Miguel Castro and Barbara Liskov's Practical Byzantine Fault Tolerance (PBFT, OSDI 1999) was the first BFT protocol efficient enough to consider for real systems. Before PBFT, BFT protocols were primarily theoretical; PBFT demonstrated BFT with performance within a factor of two of non-replicated systems for small f. PBFT operates in three phases within a view (term): the pre-prepare phase, where the primary (leader) proposes a request and assigns it a sequence number; the prepare phase, where replicas broadcast acceptance of the proposal and collect 2f+1 matching prepare messages; and the commit phase, where replicas broadcast and collect 2f+1 matching commit messages before executing. The three phases serve a specific purpose: prepare ensures 2f+1 replicas agree on the ordering within the current view; commit ensures 2f+1 replicas agree the ordering is durable across view changes. Message complexity is O(n²) per request — every replica broadcasts to every other.

BFT gained industrial relevance through blockchain systems.
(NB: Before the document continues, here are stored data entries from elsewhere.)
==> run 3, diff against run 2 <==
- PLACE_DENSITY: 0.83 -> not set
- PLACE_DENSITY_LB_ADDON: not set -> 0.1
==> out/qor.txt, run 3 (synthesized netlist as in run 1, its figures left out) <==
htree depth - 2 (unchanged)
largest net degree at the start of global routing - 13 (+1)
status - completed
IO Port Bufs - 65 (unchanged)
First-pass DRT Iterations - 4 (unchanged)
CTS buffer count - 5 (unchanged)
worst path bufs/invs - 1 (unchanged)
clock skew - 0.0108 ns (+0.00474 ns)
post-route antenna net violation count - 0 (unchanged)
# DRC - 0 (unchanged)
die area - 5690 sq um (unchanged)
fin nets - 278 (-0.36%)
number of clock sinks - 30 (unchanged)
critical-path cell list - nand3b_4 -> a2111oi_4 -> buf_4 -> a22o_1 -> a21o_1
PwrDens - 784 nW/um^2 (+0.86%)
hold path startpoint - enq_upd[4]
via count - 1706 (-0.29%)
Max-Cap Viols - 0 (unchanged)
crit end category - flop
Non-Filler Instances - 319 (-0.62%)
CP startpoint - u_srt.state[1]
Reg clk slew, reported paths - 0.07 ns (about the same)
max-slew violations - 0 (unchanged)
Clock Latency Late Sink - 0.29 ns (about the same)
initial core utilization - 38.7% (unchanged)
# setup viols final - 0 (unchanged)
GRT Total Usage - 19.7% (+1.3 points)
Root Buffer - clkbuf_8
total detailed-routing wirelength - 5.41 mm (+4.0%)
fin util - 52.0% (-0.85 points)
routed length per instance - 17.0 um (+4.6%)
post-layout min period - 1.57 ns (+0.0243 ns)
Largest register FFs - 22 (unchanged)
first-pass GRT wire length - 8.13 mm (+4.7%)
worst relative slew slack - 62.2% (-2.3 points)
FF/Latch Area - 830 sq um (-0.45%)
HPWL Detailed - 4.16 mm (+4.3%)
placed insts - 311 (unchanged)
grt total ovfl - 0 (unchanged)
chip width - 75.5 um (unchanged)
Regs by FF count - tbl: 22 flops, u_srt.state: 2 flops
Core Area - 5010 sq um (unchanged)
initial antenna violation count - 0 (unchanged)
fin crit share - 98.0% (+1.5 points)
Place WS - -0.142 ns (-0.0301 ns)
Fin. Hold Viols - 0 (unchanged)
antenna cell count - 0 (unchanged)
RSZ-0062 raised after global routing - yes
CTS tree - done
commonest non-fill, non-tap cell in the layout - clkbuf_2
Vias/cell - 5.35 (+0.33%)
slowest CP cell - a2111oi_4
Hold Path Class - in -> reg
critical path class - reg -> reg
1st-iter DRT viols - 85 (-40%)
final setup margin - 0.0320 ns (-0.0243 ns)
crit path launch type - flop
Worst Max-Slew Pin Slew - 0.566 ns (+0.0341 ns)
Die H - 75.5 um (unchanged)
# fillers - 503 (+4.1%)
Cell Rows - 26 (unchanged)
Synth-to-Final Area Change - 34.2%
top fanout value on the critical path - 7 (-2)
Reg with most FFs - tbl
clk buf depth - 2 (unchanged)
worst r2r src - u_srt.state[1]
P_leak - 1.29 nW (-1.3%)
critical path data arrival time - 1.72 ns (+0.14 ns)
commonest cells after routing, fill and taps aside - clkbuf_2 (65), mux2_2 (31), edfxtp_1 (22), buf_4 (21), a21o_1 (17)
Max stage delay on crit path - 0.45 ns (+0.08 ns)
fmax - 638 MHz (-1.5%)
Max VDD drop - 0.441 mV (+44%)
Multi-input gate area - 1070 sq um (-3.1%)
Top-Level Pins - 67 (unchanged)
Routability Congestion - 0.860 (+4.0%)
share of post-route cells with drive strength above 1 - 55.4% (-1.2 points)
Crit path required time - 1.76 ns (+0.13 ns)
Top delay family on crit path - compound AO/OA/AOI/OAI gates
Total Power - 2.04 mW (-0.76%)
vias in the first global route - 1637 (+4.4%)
### src/rtl/spi_xfer_sequencer.sv
// Byte sequencer for spi_master: TX FIFO -> one start pulse per byte -> RX FIFO capture.
// Optional transfer watchdog is compiled in when SPI_TIMEOUT_EN is defined.
module spi_xfer_sequencer #(
    parameter int DATA_W         = 8,
    parameter int FIFO_DEPTH     = 8,
    parameter int GAP_CYCLES     = 2,
    parameter int TIMEOUT_CYCLES = 1024
) (
    input  logic              clk,
    input  logic              rst,
    input  logic [DATA_W-1:0] tx_data,
    input  logic              tx_valid,
    output logic              tx_ready,
    output logic [DATA_W-1:0] rx_data,
    output logic              rx_valid,
    input  logic              rx_ready,
    input  logic              cfg_cpol,
    input  logic              cfg_cpha,
    output logic              spi_start,
    output logic [DATA_W-1:0] spi_data,
    output logic              spi_cpol,
    output logic              spi_cpha,
    input  logic              spi_done,
    input  logic [DATA_W-1:0] spi_rx,
    output logic              busy,
    output logic              timeout
);

    localparam int AW = (FIFO_DEPTH > 1) ? $clog2(FIFO_DEPTH) : 1;
    localparam int CW = AW + 1;
    localparam logic [CW-1:0] DEPTH_C = CW'(FIFO_DEPTH);
    localparam int GW = (GAP_CYCLES > 1) ? $clog2(GAP_CYCLES) : 1;
    localparam logic [GW-1:0] GAP_LAST = GW'((GAP_CYCLES > 0) ? (GAP_CYCLES - 1) : 0);

    typedef enum logic [1:0] {
        S_IDLE,
        S_LAUNCH,
        S_WAIT_DONE,
        S_GAP
    } state_t;

    state_t            r_state;
    logic              r_spi_start;
    logic [DATA_W-1:0] r_spi_data;
    logic              r_spi_cpol;
    logic              r_spi_cpha;
    logic [GW-1:0]     r_gap_cnt;
    logic              r_done_q;

    logic [DATA_W-1:0] r_tx_mem [FIFO_DEPTH];
    logic [AW-1:0]     r_tx_wr;
    logic [AW-1:0]     r_tx_rd;
    logic [CW-1:0]     r_tx_cnt;

    logic [DATA_W-1:0] r_rx_mem [FIFO_DEPTH];
    logic [AW-1:0]     r_rx_wr;
    logic [AW-1:0]     r_rx_rd;
    logic [CW-1:0]     r_rx_cnt;

    logic w_done_rise;
    logic w_tx_push;
    logic w_rx_pop;
    logic w_launch;
    logic w_capture;

    assign w_done_rise = spi_done & ~r_done_q;
    assign w_tx_push   = tx_valid & tx_ready;
    assign w_rx_pop    = rx_valid & rx_ready;
    // RX space is reserved before launch, so the capture push can never overflow.
    assign w_launch    = (r_state == S_IDLE) & (r_tx_cnt != '0) & (r_rx_cnt != DEPTH_C);
    assign w_capture   = (r_state == S_WAIT_DONE) & w_done_rise;

    assign tx_ready  = (r_tx_cnt != DEPTH_C);
    assign rx_valid  = (r_rx_cnt != '0);
    assign rx_data   = r_rx_mem[r_rx_rd];
    assign spi_start = r_spi_start;
    assign spi_data  = r_spi_data;
    assign spi_cpol  = r_spi_cpol;
    assign spi_cpha  = r_spi_cpha;
    assign busy      = (r_state != S_IDLE) | (r_tx_cnt != '0);

    always_ff @(posedge clk or posedge rst) begin
        if (rst) begin
            r_done_q <= 1'b0;
        end else begin
            r_done_q <= spi_done;
        end
    end

    always_ff @(posedge clk) begin
        if (w_tx_push) begin
            r_tx_mem[r_tx_wr] <= tx_data;
        end
        if (w_capture) begin
            r_rx_mem[r_rx_wr] <= spi_rx;
        end
    end

    always_ff @(posedge clk or posedge rst) begin
        if (rst) begin
            r_tx_wr  <= '0;
            r_tx_rd  <= '0;
            r_tx_cnt <= '0;
        end else begin
            if (w_tx_push) begin
                r_tx_wr <= r_tx_wr + 1'b1;
            end
            if (w_launch) begin
                r_tx_rd <= r_tx_rd + 1'b1;
            end
            case ({w_tx_push, w_launch})
                2'b10:   r_tx_cnt <= r_tx_cnt + 1'b1;
                2'b01:   r_tx_cnt <= r_tx_cnt - 1'b1;
                default: r_tx_cnt <= r_tx_cnt;
            endcase
        end
    end

    always_ff @(posedge clk or posedge rst) begin
        if (rst) begin
            r_rx_wr  <= '0;
            r_rx_rd  <= '0;
            r_rx_cnt <= '0;
        end else begin
            if (w_capture) begin
                r_rx_wr <= r_rx_wr + 1'b1;
            end
            if (w_rx_pop) begin
                r_rx_rd <= r_rx_rd + 1'b1;
            end
            case ({w_capture, w_rx_pop})
                2'b10:   r_rx_cnt <= r_rx_cnt + 1'b1;
                2'b01:   r_rx_cnt <= r_rx_cnt - 1'b1;
                default: r_rx_cnt <= r_rx_cnt;
            endcase
        end
    end

`ifdef SPI_TIMEOUT_EN
    localparam int TW = (TIMEOUT_CYCLES > 1) ? $clog2(TIMEOUT_CYCLES) : 1;
    localparam logic [TW-1:0] WD_LAST = TW'((TIMEOUT_CYCLES > 0) ? (TIMEOUT_CYCLES - 1) : 0);

    logic [TW-1:0] r_wd_cnt;
    logic          r_timeout;

    assign timeout = r_timeout;
`else
    logic w_unused_timeout_param;

    assign w_unused_timeout_param = (TIMEOUT_CYCLES == 0);
    assign timeout = 1'b0;
`endif

    always_ff @(posedge clk or posedge rst) begin
        if (rst) begin
            r_state     <= S_IDLE;
            r_spi_start <= 1'b0;
            r_spi_data  <= '0;
            r_spi_cpol  <= 1'b0;
            r_spi_cpha  <= 1'b0;
            r_gap_cnt   <= '0;
`ifdef SPI_TIMEOUT_EN
            r_wd_cnt    <= '0;
            r_timeout   <= 1'b0;
`endif
        end else begin
            r_spi_start <= 1'b0;
            case (r_state)
                S_IDLE: begin
                    if (w_launch) begin
                        r_state     <= S_LAUNCH;
                        r_spi_start <= 1'b1;
                        r_spi_data  <= r_tx_mem[r_tx_rd];
                        r_spi_cpol  <= cfg_cpol;
                        r_spi_cpha  <= cfg_cpha;
                    end
                end
                S_LAUNCH: begin
                    r_state <= S_WAIT_DONE;
`ifdef SPI_TIMEOUT_EN
                    r_wd_cnt <= '0;
`endif
                end
                S_WAIT_DONE: begin
                    // Only a rising edge seen inside WAIT_DONE completes the transfer.
                    if (w_done_rise) begin
                        r_gap_cnt <= '0;
                        r_state   <= (GAP_CYCLES > 0) ? S_GAP : S_IDLE;
                    end
`ifdef SPI_TIMEOUT_EN
                    else if (r_wd_cnt == WD_LAST) begin
                        r_timeout <= 1'b1;
                        r_gap_cnt <= '0;
                        r_state   <= (GAP_CYCLES > 0) ? S_GAP : S_IDLE;
                    end else begin
                        r_wd_cnt <= r_wd_cnt + 1'b1;
                    end
`endif
                end
                S_GAP: begin
                    if (r_gap_cnt == GAP_LAST) begin
                        r_state <= S_IDLE;
                    end else begin
                        r_gap_cnt <= r_gap_cnt + 1'b1;
                    end
                end
                default: begin
                    r_state <= S_IDLE;
                end
            endcase
        end
    end

endmodule
### src/rtl/bcd_counter_n_pkg.sv
// Shared constants, digit type and terminal-value helper for the bcd_counter_n family.
// Latency: n/a (package only).
// Backpressure: n/a (package only).
package bcd_counter_n_pkg;

  localparam int unsigned DIGIT_W_DEFAULT = 4;
  localparam int unsigned MOD_DEC         = 10;

  typedef logic [DIGIT_W_DEFAULT-1:0] digit_t;

  // Value a digit sits at when it is about to wrap: MOD-1 counting up, 0 counting down.
  function automatic int unsigned terminal_value(input logic up, input int unsigned modulus);
    return up ? (modulus - 32'd1) : 32'd0;
  endfunction

endpackage

### src/rtl/bcd_digit_cell.sv
// One modulo-MOD digit: parallel load with out-of-range clamp to 0, step up/down with wrap.
// Latency: 1 clock from load/step to q; at_max/at_min are combinational from q.
// Backpressure: none; step is a plain per-cycle enable from the carry chain.
module bcd_digit_cell
  import bcd_counter_n_pkg::*;
#(
  parameter int unsigned DIGIT_W = DIGIT_W_DEFAULT,
  parameter int unsigned MOD     = MOD_DEC
) (
  input  logic               clk,
  input  logic               clrn,
  input  logic               load,
  input  logic [DIGIT_W-1:0] d,
  input  logic               step,
  input  logic               up,
  output logic [DIGIT_W-1:0] q,
  output logic               at_max,
  output logic               at_min
);

  localparam logic [DIGIT_W-1:0] MAX_V = DIGIT_W'(terminal_value(1'b1, MOD));
  localparam logic [DIGIT_W-1:0] MIN_V = DIGIT_W'(terminal_value(1'b0, MOD));
  localparam logic [DIGIT_W-1:0] ONE_V = DIGIT_W'(1);

  logic d_ok;

  assign d_ok   = (32'(d) < MOD);
  assign at_max = (q == MAX_V);
  assign at_min = (q == MIN_V);

  // Digit register: reset > load (clamped) > step; a loaded digit can never leave the 0..MOD-1 range.
  always_ff @(posedge clk or posedge clrn) begin
    if (clrn) begin
      q <= '0;
    end else if (load) begin
      q <= d_ok ? d : '0;
    end else if (step) begin
      if (up) begin
        q <= at_max ? MIN_V : (q + ONE_V);
      end else begin
        q <= at_min ? MAX_V : (q - ONE_V);
      end
    end
  end

endmodule

### src/rtl/bcd_counter_n.sv
// DIGITS-digit cascaded modulo-MOD up/down counter with load range check; CNT_SATURATE_EN holds at the limits instead of wrapping.
// Latency: 1 clock from load/en/up to Q and load_err; Co is combinational from Q, en and up.
// Backpressure: none; en is a plain count enable and Co feeds the next instance's en.
module bcd_counter_n
  import bcd_counter_n_pkg::*;
#(
  parameter int unsigned DIGITS  = 2,
  parameter int unsigned DIGIT_W = DIGIT_W_DEFAULT,
  parameter int unsigned MOD     = MOD_DEC
) (
  input  logic                      clk,
  input  logic                      clrn,
  input  logic                      load,
  input  logic [DIGITS*DIGIT_W-1:0] D,
  input  logic                      en,
  input  logic                      up,
  output logic [DIGITS*DIGIT_W-1:0] Q,
  output logic                      Co,
  output logic                      load_err
);

  logic [DIGITS-1:0] at_max;
  logic [DIGITS-1:0] at_min;
  logic [DIGITS-1:0] step;
  logic [DIGITS-1:0] d_bad;
  logic              at_limit;
  logic              cnt;

  // Whole counter sits at the terminal value for the current direction.
  assign at_limit = up ? (&at_max) : (&at_min);
  assign Co       = en & at_limit;

`ifdef CNT_SATURATE_EN
  // Freeze at the limit rather than rolling over.
  assign cnt = en & ~at_limit;
`else
  assign cnt = en;
`endif

  // Step chain: digit i moves when counting and every lower digit is at its terminal value.
  always_comb begin
    logic acc;
    step = '0;
    acc  = cnt;
    for (int i = 0; i < int'(DIGITS); i++) begin
      step[i] = acc;
      acc     = acc & (up ? at_max[i] : at_min[i]);
    end
  end

  // Flag each load digit that falls outside 0..MOD-1.
  always_comb begin
    d_bad = '0;
    for (int i = 0; i < int'(DIGITS); i++) begin
      d_bad[i] = (32'(D[i*DIGIT_W +: DIGIT_W]) >= MOD);
    end
  end

  // load_err reflects only the most recent load and is otherwise sticky.
  always_ff @(posedge clk or posedge clrn) begin
    if (clrn) begin
      load_err <= 1'b0;
    end else if (load) begin
      load_err <= |d_bad;
    end
  end

  for (genvar g = 0; g < DIGITS; g++) begin : g_digit
    bcd_digit_cell #(
      .DIGIT_W (DIGIT_W),
      .MOD     (MOD)
    ) u_cell (
      .clk    (clk),
      .clrn   (clrn),
      .load   (load),
      .d      (D[g*DIGIT_W +: DIGIT_W]),
      .step   (step[g]),
      .up     (up),
      .q      (Q[g*DIGIT_W +: DIGIT_W]),
      .at_max (at_max[g]),
      .at_min (at_min[g])
    );
  end

endmodule

### config.mk
export PLATFORM = sky130hd
export DESIGN_NAME = bcd_counter_n
export DESIGN_NICKNAME = d
export VERILOG_FILES = /design/src/rtl/bcd_counter_n_pkg.sv /design/src/rtl/bcd_digit_cell.sv /design/src/rtl/bcd_counter_n.sv
export SDC_FILE = /design/constraint.sdc
export NUM_CORES = 1
export LEC_CHECK = 0
export ABC_AREA = 1
export BUFFER_PORTS_ARGS = -buffer_cell sky130_fd_sc_hd__buf_4
export CORE_MARGIN = 2
export CORE_UTILIZATION = 26
export DETAILED_ROUTE_END_ITERATION = 6
export PLACE_DENSITY_LB_ADDON = 0.1
export SKIP_CTS_REPAIR_TIMING = 1
export SLEW_MARGIN = 10
export SYNTH_ARGS = -nofsm -noshare
export SYNTH_HDL_FRONTEND = slang
export SYNTH_SLANG_ARGS = --single-unit
### constraint.sdc
create_clock -name clk -period 1.61 [get_ports clk]
set_input_delay 0.322 -clock clk [delete_from_list [all_inputs] [get_ports clk]]
set_output_delay 0.322 -clock clk [all_outputs]
set_load 0.005 [all_outputs]
==> results by group <==
Run status
  • Status: finished with violations
  • Violated checks: design-rule violations, negative setup slack

Pwr
  • Lkg Pwr: 0.565 nW
  • Pwr/cell area: between 800 and 900 nW/µm²
  • Overall Power: between 0.9 and 1 mW
  • VDD IR-drop max: 0.427 mV

Global route
  • Largest net degree at the start of global routing: 14
  • GRT met2 Usage: 17.5%
  • Initial antenna violation count: 0
  • Overflow after GRT: 0
  • First-pass GRT wire length: roughly 3300 µm
  • Top Usage Layer GRT: met1
  • Met1 usage: between 10% and 20%
  • Number of global-route vias before repair: just under 800
  • Tot GR Track Use: about an eighth
  • Grt met3 use: ~1.5%

STA
  • Max-slew headroom: between 70 and 80%
  • Layout Skew: about 0.0029 ns
  • Final Critical Period: about 1.6 ns
  • Tcrit/Tclk final: 101%
  • Slew @ Worst Pin: 0.426 ns
  • Hold Slack: about 0.035 ns
  • Final setup viols: 1
  • RSZ-0062 raised after global routing: true
  • Hold Fails Final Rpt: 0
  • Setup TNS: -0.0171 ns
  • Pins Over Slew Limit: 0
  • Achievable clock frequency: a little over 0.6 GHz
  • Fin worst setup slack: -0.0171 ns

Cells and area
  • Ant diodes: 0
  • Fin nets: about 170
  • Post-route insts no fill: about 190
  • Share of cells above drive strength 1: 30.6%
  • Finished Core Util: between 30% and 40%
  • Cell area after layout: 1070 µm²
  • Layout Area Growth over Synthesis: 36.4%

Synth
  • Syn_area_per_cell: ~6.0 µm²
  • Top_reg_cell synth: dfrtp_1
  • Synth warn: 0
  • Post-synth EDFFs: 0
  • Synth cell types: 24
  • Synth area leader: dfrtp_1
  • Syn nets: roughly 140
  • Count leader, synth: nand2_1
  • Asr flop ratio synth: between 90% and 100%
  • Sequential fraction of the synthesis area: around 29%
  • Post-Syn Instances: between 100 and 150
  • Mapped Area: 785 µm²
  • Register bit total from synthesis: 9
  • Area contributors post-synth: dfrtp_1, nand2_1, nand3_1, inv_1, nor2_1
  • Synth cell count leaders: nand2_1, nand3_1, inv_1, nor2_1, dfrtp_1
  • Yosys top cell area share: 28.7%

Place
  • Dpl cells: between 150 and 200
  • DP Area: 1000 µm²
  • Pre-CTS WS: about 0.11 ns
  • Gpl congestion: 0.811
  • IO buf count: 22
  • Dpl hpwl: roughly 1600 µm

Clock network
  • Reg clk slew, reported paths: around 0.060 ns
  • Clk root buf: clkbuf_4
  • Clock sink count: 9
  • # H-tree levels: 1
  • Clock latency on the worst-skew pair: 0.25 ns
  • Clk buf depth: 2
  • CTS tree: yes
  • CTS Buf Count: 3

Critical path
  • Worst Setup End Kind: output port
  • FF-to-FF Start: g_digit[1].u_cell.q[2]
  • Worst EP arrival: ~1.3 ns
  • CP startpoint: g_digit[0].u_cell.q[2]
  • Critical Path RT: approximately 1.3 ns
  • R2R depth: 9
  • Startpoint Class: flop
  • Crit Path Category: reg -> out
  • Worst-path maximum fanout: 4

Drt
  • Via count: about 940
  • Final ANT Viol Nets: 0
  • DRC viols: 1
  • 1st-iter DRT viols: 37
  • DRT Pass-1 Iters: 6
  • Total Wirelength: about 2100 µm
  • Vias per cell: 4.91
  • WL per Instance: approximately 11 µm

Run
  • Maximum capacitance violations: 0

Floorplanning
  • Core footprint: 2810 µm²
  • Die Span Y: about 60 µm
  • Rows: 19
  • Io pins: 23
  • Initial Util: between 20 and 30%
  • DIE WIDTH: ~60 µm
  • Die area: 3470 µm²

Min path
  • Hold WC Path Type: in -> async
## registers in the layout, summed over array words and instances (netlist names)
name / cells
g_digit.u_cell.q: 8
load_err: 1
## cell type report
cell class,instances,area [µm²]
tap,31,38.8
multi-input combinational,106,513
inverter,13,48.8
clock buffer,4,26.3
sequential,9,233
timing repair buffer,28,210
fill,313,1740
## critical path, cell delays in order, from the launching register on
cell     delay (ns)
dfrtp_1        0.41
inv_2          0.10
nand2_2        0.07
o21ai_2        0.14
nand3_2        0.09
nor3_2         0.12
buf_4          0.13
## power breakdown
group	switching (mW)	leakage, nW	internal (mW)
Sequential	0.0593	0.104	0.266
Combinational	0.227	0.446	0.193
Clock	0.0760	0.0150	0.0953
Total	0.363	0.565	0.555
Bitcoin (Nakamoto, 2008) solves a different version of the problem — open membership with anonymous validators — using proof of work as a Sybil resistance mechanism rather than authenticated identity, producing probabilistic finality rather than the immediate finality of PBFT. Tendermint (Buchman, Kwon, Milosevic, 2018) brought PBFT-style deterministic finality to proof-of-stake blockchains, operating with a known validator set. HotStuff (Yin et al., 2019) reduced PBFT's O(n²) message complexity to O(n) by introducing a linear voting protocol through the leader, enabling BFT at larger validator counts; it became the foundation of Meta's LibraBFT (later DiemBFT) and several other chains.

Design Thinking

Choose BFT when trust boundaries cross administrative domains; use CFT inside a single trust domain. A Raft cluster in a private data center — where operators can audit every node — needs to tolerate only crashes. A multi-organization consortium database, a blockchain network with external validators, or any system where a single node operator could profit from lying requires BFT. The fault model assumption is the primary driver; performance is secondary. If a CFT system is deployed in an environment with Byzantine participants, its safety guarantees are void.

BFT carries a permanent replication tax of 50%. CFT tolerates f failures with 2f+1 replicas (majority quorum). BFT tolerates f Byzantine failures with 3f+1 replicas (two-thirds quorum). Tolerating 1 fault: CFT needs 3 nodes, BFT needs 4. Tolerating 2 faults: CFT needs 5, BFT needs 7. This is not a protocol efficiency question — it is information-theoretic: with fewer than 3f+1 nodes, no protocol can distinguish a Byzantine minority from an honest majority in the general case. Budget for this overhead before selecting BFT.

PBFT's O(n²) message complexity limits practical scale. With n=4 (f=1), PBFT generates 12 messages per proposal — manageable. With n=100 (f=33), PBFT generates approximately 10,000 messages per proposal. Production BFT systems either fix small validator sets (Tendermint: 100–150 validators; Hyperledger Fabric: similarly small), use threshold signatures to aggregate 2f+1 votes into a single message (reducing to O(n) per round), or adopt HotStuff-style linear protocols. The scalability ceiling is a design constraint, not a tuning parameter.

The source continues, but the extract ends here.